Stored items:
┌────────

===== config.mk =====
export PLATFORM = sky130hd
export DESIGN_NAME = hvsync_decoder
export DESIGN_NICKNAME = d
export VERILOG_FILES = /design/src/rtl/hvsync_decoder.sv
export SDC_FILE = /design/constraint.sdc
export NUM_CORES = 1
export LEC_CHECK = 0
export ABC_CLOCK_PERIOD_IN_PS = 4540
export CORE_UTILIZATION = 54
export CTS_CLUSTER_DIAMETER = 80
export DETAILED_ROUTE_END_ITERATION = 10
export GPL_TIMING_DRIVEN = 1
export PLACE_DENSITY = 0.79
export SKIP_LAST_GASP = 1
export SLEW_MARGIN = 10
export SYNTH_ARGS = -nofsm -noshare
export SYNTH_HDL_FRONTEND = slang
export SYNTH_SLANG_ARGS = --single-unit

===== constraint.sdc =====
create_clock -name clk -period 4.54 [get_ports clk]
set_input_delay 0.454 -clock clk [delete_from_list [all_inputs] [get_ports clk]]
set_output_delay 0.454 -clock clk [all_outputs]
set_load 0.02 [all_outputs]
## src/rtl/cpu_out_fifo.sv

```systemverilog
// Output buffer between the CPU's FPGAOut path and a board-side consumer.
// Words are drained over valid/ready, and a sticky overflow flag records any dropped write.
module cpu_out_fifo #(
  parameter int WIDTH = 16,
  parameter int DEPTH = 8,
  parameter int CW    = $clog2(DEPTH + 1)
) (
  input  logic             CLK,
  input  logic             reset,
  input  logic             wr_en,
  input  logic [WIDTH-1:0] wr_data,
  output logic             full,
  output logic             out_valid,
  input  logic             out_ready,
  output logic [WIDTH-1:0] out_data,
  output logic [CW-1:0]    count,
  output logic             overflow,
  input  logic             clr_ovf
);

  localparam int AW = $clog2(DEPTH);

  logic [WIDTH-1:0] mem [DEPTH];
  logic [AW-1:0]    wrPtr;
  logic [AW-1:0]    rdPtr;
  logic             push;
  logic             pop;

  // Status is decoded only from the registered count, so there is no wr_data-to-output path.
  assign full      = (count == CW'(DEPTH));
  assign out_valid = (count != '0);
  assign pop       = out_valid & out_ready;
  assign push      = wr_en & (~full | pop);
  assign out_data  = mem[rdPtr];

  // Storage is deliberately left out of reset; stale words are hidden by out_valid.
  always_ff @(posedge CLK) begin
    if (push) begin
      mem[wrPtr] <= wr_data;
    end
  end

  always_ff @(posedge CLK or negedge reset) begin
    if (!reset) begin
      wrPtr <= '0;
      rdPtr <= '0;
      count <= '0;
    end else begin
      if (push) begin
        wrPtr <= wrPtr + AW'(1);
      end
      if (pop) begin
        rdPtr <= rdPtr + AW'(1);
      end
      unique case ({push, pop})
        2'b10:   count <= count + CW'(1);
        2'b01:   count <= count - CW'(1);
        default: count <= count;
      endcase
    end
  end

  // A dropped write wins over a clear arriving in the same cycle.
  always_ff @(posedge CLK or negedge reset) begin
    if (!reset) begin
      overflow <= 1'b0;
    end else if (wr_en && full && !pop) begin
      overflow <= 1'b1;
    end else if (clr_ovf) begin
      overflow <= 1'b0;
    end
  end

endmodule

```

└────────
┌────────

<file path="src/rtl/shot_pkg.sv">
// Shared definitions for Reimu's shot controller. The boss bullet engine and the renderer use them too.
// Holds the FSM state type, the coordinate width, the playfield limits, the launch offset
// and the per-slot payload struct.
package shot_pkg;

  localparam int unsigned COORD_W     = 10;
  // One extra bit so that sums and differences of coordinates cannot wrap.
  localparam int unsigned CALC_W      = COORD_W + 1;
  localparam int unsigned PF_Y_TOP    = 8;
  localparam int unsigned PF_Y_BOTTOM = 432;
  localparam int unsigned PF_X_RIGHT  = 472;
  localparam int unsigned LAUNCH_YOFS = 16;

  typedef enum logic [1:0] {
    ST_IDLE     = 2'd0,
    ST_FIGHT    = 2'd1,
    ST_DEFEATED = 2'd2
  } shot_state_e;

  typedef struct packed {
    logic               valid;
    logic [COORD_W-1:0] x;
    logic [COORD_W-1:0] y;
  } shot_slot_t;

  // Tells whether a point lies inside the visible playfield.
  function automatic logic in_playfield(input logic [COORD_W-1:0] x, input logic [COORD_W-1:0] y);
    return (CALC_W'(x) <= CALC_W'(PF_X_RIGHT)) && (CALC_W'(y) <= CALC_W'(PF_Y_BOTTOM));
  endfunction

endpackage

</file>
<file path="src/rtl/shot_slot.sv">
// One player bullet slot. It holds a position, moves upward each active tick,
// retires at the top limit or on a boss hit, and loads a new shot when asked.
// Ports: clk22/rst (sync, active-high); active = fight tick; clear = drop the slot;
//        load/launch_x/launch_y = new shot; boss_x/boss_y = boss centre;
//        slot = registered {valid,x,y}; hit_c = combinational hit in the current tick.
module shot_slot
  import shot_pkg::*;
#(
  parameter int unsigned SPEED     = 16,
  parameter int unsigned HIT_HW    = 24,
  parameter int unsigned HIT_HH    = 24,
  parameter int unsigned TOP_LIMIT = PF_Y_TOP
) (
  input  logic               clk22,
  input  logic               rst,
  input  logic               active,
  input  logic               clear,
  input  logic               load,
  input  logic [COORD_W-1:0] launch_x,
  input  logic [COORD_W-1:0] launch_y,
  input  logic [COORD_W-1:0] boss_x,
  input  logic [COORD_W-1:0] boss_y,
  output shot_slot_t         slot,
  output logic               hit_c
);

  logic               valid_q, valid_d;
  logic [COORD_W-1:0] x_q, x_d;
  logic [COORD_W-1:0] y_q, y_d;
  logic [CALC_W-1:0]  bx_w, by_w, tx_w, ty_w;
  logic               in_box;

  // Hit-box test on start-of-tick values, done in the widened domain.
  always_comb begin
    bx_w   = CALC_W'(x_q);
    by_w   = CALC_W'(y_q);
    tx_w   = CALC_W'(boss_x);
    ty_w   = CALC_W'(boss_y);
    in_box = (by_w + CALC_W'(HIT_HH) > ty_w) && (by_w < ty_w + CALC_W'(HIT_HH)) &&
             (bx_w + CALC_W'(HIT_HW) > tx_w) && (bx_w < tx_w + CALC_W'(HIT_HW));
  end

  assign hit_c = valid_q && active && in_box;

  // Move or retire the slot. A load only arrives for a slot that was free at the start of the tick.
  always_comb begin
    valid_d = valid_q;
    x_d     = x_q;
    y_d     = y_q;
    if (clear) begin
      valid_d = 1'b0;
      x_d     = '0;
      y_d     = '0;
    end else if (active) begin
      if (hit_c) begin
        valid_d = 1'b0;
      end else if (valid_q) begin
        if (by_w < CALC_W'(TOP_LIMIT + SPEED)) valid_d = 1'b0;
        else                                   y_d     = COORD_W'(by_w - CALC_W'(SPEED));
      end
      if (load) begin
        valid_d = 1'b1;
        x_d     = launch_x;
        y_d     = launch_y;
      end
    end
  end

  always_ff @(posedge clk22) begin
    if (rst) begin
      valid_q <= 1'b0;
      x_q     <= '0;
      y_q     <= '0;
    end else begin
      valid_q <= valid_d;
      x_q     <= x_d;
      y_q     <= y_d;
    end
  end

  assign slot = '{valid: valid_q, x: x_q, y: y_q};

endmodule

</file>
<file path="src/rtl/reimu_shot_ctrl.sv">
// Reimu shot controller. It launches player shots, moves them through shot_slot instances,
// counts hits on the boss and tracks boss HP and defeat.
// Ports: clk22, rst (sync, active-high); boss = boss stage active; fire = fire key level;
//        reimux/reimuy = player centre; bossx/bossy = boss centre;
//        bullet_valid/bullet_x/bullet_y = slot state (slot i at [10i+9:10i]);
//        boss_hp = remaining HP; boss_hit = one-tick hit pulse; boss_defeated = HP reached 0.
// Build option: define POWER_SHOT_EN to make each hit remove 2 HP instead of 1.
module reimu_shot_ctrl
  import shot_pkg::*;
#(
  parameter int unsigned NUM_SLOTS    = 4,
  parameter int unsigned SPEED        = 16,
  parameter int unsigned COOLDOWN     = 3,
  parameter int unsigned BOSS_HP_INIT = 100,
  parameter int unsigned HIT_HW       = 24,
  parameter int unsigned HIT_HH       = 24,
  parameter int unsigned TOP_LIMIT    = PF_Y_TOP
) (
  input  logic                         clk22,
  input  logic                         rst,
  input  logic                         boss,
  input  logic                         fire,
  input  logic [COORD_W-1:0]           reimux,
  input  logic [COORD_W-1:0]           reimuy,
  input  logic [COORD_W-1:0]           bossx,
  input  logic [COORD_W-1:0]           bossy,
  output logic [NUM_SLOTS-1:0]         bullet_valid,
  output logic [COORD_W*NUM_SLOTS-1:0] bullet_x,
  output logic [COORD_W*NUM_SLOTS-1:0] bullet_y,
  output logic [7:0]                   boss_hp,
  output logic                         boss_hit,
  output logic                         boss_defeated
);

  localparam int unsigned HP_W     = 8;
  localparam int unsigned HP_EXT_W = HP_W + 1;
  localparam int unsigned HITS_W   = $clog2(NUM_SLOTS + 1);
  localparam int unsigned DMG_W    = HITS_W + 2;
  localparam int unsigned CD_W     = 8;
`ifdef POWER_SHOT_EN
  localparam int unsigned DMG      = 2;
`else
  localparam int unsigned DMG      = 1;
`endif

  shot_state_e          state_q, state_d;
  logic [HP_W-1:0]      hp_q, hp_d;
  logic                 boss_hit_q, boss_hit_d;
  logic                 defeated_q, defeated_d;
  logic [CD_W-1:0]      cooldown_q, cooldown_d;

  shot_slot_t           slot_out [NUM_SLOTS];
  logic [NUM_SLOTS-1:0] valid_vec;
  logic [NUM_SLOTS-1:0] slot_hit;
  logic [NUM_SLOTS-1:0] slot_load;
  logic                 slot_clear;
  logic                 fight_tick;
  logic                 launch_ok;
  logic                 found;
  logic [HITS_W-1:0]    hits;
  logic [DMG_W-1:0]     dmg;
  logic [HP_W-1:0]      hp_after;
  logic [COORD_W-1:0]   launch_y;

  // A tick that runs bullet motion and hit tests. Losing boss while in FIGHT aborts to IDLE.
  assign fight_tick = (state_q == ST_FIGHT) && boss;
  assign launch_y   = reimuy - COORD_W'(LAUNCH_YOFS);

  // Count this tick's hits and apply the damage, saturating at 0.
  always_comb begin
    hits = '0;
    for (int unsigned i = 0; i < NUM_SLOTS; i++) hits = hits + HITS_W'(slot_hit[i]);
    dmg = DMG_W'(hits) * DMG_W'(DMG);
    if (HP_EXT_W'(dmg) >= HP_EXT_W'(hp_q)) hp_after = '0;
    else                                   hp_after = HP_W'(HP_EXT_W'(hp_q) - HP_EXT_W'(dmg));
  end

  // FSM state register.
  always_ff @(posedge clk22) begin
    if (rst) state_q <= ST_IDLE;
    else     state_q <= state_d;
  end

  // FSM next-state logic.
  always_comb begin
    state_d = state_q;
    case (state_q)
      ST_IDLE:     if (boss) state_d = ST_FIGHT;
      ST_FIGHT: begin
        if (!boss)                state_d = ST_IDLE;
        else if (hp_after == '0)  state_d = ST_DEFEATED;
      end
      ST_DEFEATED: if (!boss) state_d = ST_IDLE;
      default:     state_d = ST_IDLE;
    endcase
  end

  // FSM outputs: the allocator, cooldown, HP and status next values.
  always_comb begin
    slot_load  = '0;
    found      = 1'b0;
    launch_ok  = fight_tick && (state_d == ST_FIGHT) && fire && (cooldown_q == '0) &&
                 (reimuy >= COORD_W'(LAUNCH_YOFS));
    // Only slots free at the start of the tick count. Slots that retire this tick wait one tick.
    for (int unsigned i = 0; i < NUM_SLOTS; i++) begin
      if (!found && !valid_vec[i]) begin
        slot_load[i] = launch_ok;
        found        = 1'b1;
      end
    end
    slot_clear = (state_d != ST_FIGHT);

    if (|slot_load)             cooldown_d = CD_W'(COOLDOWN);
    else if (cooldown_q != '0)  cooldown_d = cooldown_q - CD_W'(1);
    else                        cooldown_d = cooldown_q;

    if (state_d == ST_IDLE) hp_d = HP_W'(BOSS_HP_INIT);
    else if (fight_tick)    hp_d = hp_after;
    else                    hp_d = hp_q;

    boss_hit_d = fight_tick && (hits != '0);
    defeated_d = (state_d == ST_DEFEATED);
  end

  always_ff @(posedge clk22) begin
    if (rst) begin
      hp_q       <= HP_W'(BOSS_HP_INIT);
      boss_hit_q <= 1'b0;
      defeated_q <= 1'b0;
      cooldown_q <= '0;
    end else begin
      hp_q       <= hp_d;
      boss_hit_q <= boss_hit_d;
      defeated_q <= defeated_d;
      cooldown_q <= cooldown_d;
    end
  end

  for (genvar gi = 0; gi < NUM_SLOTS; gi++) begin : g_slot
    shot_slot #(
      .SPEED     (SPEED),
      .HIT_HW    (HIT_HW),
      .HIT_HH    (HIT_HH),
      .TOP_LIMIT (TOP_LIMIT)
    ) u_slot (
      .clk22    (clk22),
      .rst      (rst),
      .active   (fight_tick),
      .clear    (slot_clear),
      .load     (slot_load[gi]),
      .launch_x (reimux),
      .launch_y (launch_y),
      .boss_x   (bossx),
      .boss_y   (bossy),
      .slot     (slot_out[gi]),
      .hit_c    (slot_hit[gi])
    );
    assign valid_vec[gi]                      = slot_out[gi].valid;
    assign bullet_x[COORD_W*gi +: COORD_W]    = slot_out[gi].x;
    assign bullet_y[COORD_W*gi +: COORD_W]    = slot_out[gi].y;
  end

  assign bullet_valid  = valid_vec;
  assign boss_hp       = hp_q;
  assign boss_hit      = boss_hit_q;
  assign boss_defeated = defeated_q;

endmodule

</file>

└────────

REQUIRED WORK = Among the records above, find the lines that contain "DEPTH" and copy every one.

RESPONSE =
  parameter int DEPTH = 8,
  parameter int CW    = $clog2(DEPTH + 1)
  localparam int AW = $clog2(DEPTH);
  logic [WIDTH-1:0] mem [DEPTH];
  assign full      = (count == CW'(DEPTH));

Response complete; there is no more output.